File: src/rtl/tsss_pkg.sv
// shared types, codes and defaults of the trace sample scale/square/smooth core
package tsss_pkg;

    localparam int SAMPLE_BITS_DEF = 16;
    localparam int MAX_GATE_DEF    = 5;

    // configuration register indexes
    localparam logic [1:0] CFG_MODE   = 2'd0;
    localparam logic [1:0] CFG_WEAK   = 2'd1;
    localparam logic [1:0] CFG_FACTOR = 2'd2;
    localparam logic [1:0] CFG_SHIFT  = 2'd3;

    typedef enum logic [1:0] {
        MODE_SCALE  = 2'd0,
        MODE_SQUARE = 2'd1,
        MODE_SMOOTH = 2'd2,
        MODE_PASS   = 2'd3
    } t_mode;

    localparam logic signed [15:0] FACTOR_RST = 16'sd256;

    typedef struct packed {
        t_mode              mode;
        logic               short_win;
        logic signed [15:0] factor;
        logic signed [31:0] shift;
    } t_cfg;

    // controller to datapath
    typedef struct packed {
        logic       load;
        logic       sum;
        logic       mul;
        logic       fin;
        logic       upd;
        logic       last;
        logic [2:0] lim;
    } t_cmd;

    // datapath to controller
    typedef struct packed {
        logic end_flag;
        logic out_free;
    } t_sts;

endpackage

--------

- What is being asked: The full set of entries above needs to be restated word for word.

- Written response:
File: src/rtl/tsss_pkg.sv
// shared types, codes and defaults of the trace sample scale/square/smooth core
package tsss_pkg;

    localparam int SAMPLE_BITS_DEF = 16;
    localparam int MAX_GATE_DEF    = 5;

    // configuration register indexes
    localparam logic [1:0] CFG_MODE   = 2'd0;
    localparam logic [1:0] CFG_WEAK   = 2'd1;
    localparam logic [1:0] CFG_FACTOR = 2'd2;
    localparam logic [1:0] CFG_SHIFT  = 2'd3;

    typedef enum logic [1:0] {
        MODE_SCALE  = 2'd0,
        MODE_SQUARE = 2'd1,
        MODE_SMOOTH = 2'd2,
        MODE_PASS   = 2'd3
    } t_mode;

    localparam logic signed [15:0] FACTOR_RST = 16'sd256;

    typedef struct packed {
        t_mode              mode;
        logic               short_win;
        logic signed [15:0] factor;
        logic signed [31:0] shift;
    } t_cfg;

    // controller to datapath
    typedef struct packed {
        logic       load;
        logic       sum;
        logic       mul;
        logic       fin;
        logic       upd;
        logic       last;
        logic [2:0] lim;
    } t_cmd;

    // datapath to controller
    typedef struct packed {
        logic end_flag;
        logic out_free;
    } t_sts;

endpackage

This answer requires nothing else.